(Provided information begins)

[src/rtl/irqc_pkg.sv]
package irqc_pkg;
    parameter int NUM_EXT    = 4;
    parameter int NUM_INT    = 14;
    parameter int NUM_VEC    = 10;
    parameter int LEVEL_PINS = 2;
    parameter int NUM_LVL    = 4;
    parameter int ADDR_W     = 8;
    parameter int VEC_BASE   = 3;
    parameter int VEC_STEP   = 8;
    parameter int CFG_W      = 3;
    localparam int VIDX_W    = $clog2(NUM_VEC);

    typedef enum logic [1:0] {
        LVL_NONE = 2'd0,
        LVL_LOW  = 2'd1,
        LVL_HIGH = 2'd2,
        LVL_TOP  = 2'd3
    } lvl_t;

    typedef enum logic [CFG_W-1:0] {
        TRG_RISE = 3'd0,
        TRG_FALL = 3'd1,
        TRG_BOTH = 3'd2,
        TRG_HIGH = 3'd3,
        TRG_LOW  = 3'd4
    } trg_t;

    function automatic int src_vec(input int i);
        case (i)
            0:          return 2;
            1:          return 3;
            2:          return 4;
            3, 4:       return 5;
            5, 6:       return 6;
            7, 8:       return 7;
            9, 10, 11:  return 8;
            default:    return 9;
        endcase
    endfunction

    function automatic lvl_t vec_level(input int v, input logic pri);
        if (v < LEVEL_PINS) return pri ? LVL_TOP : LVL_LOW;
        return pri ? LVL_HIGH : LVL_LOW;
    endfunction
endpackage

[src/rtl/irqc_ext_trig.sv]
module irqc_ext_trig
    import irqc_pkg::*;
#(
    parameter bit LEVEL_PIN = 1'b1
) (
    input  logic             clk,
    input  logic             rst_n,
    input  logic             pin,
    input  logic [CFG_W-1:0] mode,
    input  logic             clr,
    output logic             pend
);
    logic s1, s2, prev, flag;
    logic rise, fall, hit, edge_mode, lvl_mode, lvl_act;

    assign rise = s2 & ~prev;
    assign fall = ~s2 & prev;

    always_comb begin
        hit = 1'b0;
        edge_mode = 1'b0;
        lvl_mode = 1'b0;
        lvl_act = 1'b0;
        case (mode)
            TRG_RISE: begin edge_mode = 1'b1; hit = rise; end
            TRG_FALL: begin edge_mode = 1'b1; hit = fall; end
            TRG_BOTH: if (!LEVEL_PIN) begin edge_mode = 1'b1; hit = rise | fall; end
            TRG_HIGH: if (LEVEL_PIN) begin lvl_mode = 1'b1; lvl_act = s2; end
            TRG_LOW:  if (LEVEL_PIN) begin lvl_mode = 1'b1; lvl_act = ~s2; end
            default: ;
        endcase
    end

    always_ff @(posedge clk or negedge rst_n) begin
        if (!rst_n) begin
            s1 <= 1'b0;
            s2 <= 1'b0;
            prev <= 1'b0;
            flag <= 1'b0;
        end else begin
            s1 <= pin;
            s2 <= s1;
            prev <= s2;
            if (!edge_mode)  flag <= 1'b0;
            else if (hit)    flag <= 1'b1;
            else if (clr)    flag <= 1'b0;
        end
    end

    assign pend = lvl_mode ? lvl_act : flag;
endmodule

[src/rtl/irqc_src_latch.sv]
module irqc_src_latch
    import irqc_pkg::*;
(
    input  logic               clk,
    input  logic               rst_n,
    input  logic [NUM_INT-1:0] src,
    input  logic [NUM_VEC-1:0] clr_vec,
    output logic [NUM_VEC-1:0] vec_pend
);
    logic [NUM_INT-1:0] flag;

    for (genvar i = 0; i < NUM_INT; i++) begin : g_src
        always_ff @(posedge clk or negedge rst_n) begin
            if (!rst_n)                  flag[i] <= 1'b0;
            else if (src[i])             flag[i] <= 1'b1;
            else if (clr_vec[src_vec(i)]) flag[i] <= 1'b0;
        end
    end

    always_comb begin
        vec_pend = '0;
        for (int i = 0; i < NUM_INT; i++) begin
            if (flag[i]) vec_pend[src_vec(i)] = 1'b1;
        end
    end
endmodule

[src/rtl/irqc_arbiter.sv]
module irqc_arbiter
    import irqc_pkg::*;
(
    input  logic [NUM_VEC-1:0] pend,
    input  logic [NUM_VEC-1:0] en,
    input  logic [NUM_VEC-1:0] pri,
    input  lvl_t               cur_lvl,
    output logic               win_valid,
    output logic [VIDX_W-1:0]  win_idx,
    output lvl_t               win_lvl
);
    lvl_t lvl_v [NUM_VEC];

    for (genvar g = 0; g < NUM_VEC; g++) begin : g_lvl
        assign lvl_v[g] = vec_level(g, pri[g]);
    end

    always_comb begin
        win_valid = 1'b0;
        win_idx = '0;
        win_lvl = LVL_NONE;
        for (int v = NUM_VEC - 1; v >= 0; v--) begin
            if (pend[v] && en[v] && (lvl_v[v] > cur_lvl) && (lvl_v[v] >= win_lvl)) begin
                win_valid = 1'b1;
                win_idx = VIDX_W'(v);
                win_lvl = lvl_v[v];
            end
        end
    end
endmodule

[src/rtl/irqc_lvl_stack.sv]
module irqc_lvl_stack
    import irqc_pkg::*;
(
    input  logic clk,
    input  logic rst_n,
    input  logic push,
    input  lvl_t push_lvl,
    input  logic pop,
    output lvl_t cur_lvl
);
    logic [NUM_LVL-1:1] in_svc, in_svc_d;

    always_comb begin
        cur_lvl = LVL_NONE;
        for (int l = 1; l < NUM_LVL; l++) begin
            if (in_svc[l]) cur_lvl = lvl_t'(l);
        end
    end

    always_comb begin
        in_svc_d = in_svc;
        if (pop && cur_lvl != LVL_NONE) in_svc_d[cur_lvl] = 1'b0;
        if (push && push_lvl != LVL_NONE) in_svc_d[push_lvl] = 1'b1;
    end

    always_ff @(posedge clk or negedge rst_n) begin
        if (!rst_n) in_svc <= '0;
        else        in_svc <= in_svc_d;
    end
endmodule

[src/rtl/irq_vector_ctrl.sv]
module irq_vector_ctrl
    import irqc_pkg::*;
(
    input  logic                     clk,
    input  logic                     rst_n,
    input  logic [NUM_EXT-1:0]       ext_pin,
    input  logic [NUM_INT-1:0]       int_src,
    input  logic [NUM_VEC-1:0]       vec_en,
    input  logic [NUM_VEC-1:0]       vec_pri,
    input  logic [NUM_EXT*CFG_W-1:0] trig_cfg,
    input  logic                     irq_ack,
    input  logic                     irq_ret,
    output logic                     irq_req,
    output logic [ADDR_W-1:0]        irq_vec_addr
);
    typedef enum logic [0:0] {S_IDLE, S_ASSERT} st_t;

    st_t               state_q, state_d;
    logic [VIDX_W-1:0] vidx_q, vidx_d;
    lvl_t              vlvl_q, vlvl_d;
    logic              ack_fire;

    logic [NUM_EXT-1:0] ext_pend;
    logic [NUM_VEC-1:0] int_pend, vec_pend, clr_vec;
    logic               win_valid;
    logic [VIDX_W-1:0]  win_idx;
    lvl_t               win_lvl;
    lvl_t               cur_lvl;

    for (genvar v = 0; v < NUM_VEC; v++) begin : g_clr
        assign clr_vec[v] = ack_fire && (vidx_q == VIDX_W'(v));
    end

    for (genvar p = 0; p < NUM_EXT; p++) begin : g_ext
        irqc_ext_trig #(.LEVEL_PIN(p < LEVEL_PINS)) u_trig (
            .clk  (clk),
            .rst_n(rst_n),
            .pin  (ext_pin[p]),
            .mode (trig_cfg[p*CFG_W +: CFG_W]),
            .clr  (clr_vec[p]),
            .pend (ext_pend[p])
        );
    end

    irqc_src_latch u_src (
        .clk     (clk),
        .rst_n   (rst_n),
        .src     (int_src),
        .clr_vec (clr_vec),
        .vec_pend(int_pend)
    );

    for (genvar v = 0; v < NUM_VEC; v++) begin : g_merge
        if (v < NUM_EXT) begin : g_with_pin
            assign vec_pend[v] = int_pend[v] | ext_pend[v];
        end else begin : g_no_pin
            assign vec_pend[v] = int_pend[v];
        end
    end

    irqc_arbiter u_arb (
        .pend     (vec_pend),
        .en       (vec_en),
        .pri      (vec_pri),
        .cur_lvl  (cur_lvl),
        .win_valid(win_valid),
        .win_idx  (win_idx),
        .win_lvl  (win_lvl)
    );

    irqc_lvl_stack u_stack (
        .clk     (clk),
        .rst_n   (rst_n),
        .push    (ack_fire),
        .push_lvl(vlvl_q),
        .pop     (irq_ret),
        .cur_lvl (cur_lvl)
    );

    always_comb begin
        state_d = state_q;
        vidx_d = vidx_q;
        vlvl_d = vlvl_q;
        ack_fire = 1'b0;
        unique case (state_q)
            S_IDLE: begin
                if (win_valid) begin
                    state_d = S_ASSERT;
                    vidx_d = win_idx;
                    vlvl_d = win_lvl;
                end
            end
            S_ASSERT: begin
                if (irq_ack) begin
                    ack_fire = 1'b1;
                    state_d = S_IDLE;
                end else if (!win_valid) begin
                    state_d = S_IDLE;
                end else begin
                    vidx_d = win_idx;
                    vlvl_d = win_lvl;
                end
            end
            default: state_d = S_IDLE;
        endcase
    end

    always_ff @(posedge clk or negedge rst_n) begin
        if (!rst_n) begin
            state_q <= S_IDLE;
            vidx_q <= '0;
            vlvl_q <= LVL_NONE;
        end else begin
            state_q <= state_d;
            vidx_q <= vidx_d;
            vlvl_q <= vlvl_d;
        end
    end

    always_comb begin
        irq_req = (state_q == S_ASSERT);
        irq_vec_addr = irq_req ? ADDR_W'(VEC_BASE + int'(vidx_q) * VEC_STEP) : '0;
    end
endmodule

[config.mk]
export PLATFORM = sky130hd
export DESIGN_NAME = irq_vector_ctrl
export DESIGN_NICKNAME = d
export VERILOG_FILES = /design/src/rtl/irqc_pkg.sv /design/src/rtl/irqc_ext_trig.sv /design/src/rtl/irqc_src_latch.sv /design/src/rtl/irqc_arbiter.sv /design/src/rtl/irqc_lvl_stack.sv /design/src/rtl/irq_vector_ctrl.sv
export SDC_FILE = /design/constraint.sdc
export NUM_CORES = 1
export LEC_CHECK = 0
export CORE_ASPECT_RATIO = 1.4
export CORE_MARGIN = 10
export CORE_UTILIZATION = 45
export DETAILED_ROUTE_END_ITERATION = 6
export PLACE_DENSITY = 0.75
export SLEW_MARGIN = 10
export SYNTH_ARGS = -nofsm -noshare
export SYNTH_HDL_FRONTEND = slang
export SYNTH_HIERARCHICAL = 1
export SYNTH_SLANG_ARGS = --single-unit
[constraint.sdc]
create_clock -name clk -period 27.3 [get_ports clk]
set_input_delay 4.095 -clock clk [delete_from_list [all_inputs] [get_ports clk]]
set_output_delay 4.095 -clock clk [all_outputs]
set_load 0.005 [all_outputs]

(Provided information ends)
(Provided information begins)

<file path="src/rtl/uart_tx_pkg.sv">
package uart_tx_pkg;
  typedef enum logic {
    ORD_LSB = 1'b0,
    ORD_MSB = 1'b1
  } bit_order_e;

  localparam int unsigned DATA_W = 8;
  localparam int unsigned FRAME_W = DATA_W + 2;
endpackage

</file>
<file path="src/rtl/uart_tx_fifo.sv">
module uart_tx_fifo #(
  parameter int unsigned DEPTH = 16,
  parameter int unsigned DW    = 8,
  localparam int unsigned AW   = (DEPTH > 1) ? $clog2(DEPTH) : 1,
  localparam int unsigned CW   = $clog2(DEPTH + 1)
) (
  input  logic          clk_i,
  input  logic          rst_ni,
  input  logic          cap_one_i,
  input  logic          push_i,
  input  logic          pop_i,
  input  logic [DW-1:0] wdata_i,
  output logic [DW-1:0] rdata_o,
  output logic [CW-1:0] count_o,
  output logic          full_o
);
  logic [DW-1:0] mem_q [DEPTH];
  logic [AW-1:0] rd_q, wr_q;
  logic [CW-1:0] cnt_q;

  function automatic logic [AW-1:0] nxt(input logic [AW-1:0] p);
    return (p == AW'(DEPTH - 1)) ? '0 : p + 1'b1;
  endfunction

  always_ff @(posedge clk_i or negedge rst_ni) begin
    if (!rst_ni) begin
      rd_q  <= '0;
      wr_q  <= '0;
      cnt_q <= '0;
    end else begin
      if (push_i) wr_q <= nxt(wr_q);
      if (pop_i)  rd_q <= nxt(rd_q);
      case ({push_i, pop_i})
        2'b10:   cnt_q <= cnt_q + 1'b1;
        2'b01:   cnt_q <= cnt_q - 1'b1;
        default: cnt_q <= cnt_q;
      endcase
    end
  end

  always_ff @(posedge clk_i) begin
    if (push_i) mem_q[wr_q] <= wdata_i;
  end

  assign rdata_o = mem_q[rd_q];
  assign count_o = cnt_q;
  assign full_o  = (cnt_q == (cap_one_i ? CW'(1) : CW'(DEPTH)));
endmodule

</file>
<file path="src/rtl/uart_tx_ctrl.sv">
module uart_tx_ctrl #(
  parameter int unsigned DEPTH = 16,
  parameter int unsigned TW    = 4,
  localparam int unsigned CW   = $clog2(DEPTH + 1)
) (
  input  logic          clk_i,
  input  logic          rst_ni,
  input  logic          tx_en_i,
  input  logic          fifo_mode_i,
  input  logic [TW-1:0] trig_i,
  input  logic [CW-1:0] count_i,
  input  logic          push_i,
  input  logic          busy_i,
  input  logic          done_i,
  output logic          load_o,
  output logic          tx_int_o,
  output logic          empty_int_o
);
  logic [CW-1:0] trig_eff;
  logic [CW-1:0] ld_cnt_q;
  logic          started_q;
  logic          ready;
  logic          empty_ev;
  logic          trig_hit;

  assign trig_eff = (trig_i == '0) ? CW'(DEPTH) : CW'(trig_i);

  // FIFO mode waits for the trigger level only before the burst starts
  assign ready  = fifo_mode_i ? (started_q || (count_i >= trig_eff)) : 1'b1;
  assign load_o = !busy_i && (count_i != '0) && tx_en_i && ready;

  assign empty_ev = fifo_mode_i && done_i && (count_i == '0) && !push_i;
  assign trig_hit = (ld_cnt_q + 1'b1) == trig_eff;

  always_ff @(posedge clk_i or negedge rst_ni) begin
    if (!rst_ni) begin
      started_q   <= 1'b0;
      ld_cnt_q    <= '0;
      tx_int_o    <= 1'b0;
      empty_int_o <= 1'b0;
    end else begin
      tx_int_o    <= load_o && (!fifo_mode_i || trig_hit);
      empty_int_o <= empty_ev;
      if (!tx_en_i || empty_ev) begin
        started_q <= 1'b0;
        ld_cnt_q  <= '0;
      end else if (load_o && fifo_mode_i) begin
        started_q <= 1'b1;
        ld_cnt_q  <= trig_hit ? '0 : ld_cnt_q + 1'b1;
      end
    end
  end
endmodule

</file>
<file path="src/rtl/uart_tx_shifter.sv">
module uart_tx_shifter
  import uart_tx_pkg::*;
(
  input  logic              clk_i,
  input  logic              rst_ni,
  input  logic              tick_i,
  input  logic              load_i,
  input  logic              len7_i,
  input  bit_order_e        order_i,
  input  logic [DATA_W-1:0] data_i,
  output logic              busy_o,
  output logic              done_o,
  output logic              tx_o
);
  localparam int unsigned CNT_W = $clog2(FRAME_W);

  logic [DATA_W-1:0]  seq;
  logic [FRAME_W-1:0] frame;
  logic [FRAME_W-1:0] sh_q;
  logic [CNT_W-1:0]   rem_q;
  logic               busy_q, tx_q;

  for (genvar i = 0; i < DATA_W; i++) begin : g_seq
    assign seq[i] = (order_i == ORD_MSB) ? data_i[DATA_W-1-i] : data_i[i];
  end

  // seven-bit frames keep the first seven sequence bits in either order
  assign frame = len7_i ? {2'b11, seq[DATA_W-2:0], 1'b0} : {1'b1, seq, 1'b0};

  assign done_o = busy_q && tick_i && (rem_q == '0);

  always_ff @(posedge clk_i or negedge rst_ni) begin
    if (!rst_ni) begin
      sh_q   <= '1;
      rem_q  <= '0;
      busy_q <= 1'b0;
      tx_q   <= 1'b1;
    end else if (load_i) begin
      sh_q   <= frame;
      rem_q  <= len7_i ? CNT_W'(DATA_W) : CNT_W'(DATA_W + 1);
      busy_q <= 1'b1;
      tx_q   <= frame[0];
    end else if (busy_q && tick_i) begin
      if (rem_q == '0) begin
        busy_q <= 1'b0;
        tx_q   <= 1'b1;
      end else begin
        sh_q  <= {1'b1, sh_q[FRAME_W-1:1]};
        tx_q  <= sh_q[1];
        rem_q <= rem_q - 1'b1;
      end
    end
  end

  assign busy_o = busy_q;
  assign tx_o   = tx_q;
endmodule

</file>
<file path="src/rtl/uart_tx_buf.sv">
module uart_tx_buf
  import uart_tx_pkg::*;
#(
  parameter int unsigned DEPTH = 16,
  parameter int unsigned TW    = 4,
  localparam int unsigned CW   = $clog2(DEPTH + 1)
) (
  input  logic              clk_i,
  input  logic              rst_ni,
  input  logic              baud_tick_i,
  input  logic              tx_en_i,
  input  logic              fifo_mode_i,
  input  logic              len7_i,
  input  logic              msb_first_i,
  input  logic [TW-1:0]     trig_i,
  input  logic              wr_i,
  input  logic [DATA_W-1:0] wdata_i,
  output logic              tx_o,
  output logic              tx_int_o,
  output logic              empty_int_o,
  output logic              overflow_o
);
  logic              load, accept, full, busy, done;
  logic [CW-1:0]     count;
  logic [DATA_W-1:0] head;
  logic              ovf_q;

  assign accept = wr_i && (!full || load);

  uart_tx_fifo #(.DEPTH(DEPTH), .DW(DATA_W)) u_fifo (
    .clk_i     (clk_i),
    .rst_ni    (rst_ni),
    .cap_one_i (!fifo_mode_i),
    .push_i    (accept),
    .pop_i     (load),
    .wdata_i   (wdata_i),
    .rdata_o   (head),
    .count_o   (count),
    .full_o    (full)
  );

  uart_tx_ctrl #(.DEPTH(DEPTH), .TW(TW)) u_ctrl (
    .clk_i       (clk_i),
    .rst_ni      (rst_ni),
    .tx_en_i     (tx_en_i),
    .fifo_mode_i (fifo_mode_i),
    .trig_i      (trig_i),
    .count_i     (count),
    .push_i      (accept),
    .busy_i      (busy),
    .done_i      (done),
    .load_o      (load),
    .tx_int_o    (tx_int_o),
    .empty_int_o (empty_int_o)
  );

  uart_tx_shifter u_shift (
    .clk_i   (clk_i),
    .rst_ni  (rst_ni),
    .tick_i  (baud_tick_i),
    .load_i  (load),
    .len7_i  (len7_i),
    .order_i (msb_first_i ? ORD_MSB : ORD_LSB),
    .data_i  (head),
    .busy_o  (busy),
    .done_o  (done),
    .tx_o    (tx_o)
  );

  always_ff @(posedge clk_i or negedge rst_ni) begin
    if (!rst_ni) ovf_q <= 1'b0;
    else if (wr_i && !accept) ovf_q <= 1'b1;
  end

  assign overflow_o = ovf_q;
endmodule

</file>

(Provided information ends)

## Your goal
Out of the entries above, write out only the lines between the line holding "prev <= 1'b0;" and the line holding "for (int v = NUM_VEC", inclusive, each exactly as given.

## Solution to the exercise
            prev <= 1'b0;
            flag <= 1'b0;
        end else begin
            s1 <= pin;
            s2 <= s1;
            prev <= s2;
            if (!edge_mode)  flag <= 1'b0;
            else if (hit)    flag <= 1'b1;
            else if (clr)    flag <= 1'b0;
        end
    end

    assign pend = lvl_mode ? lvl_act : flag;
endmodule

[src/rtl/irqc_src_latch.sv]
module irqc_src_latch
    import irqc_pkg::*;
(
    input  logic               clk,
    input  logic               rst_n,
    input  logic [NUM_INT-1:0] src,
    input  logic [NUM_VEC-1:0] clr_vec,
    output logic [NUM_VEC-1:0] vec_pend
);
    logic [NUM_INT-1:0] flag;

    for (genvar i = 0; i < NUM_INT; i++) begin : g_src
        always_ff @(posedge clk or negedge rst_n) begin
            if (!rst_n)                  flag[i] <= 1'b0;
            else if (src[i])             flag[i] <= 1'b1;
            else if (clr_vec[src_vec(i)]) flag[i] <= 1'b0;
        end
    end

    always_comb begin
        vec_pend = '0;
        for (int i = 0; i < NUM_INT; i++) begin
            if (flag[i]) vec_pend[src_vec(i)] = 1'b1;
        end
    end
endmodule

[src/rtl/irqc_arbiter.sv]
module irqc_arbiter
    import irqc_pkg::*;
(
    input  logic [NUM_VEC-1:0] pend,
    input  logic [NUM_VEC-1:0] en,
    input  logic [NUM_VEC-1:0] pri,
    input  lvl_t               cur_lvl,
    output logic               win_valid,
    output logic [VIDX_W-1:0]  win_idx,
    output lvl_t               win_lvl
);
    lvl_t lvl_v [NUM_VEC];

    for (genvar g = 0; g < NUM_VEC; g++) begin : g_lvl
        assign lvl_v[g] = vec_level(g, pri[g]);
    end

    always_comb begin
        win_valid = 1'b0;
        win_idx = '0;
        win_lvl = LVL_NONE;
        for (int v = NUM_VEC - 1; v >= 0; v--) begin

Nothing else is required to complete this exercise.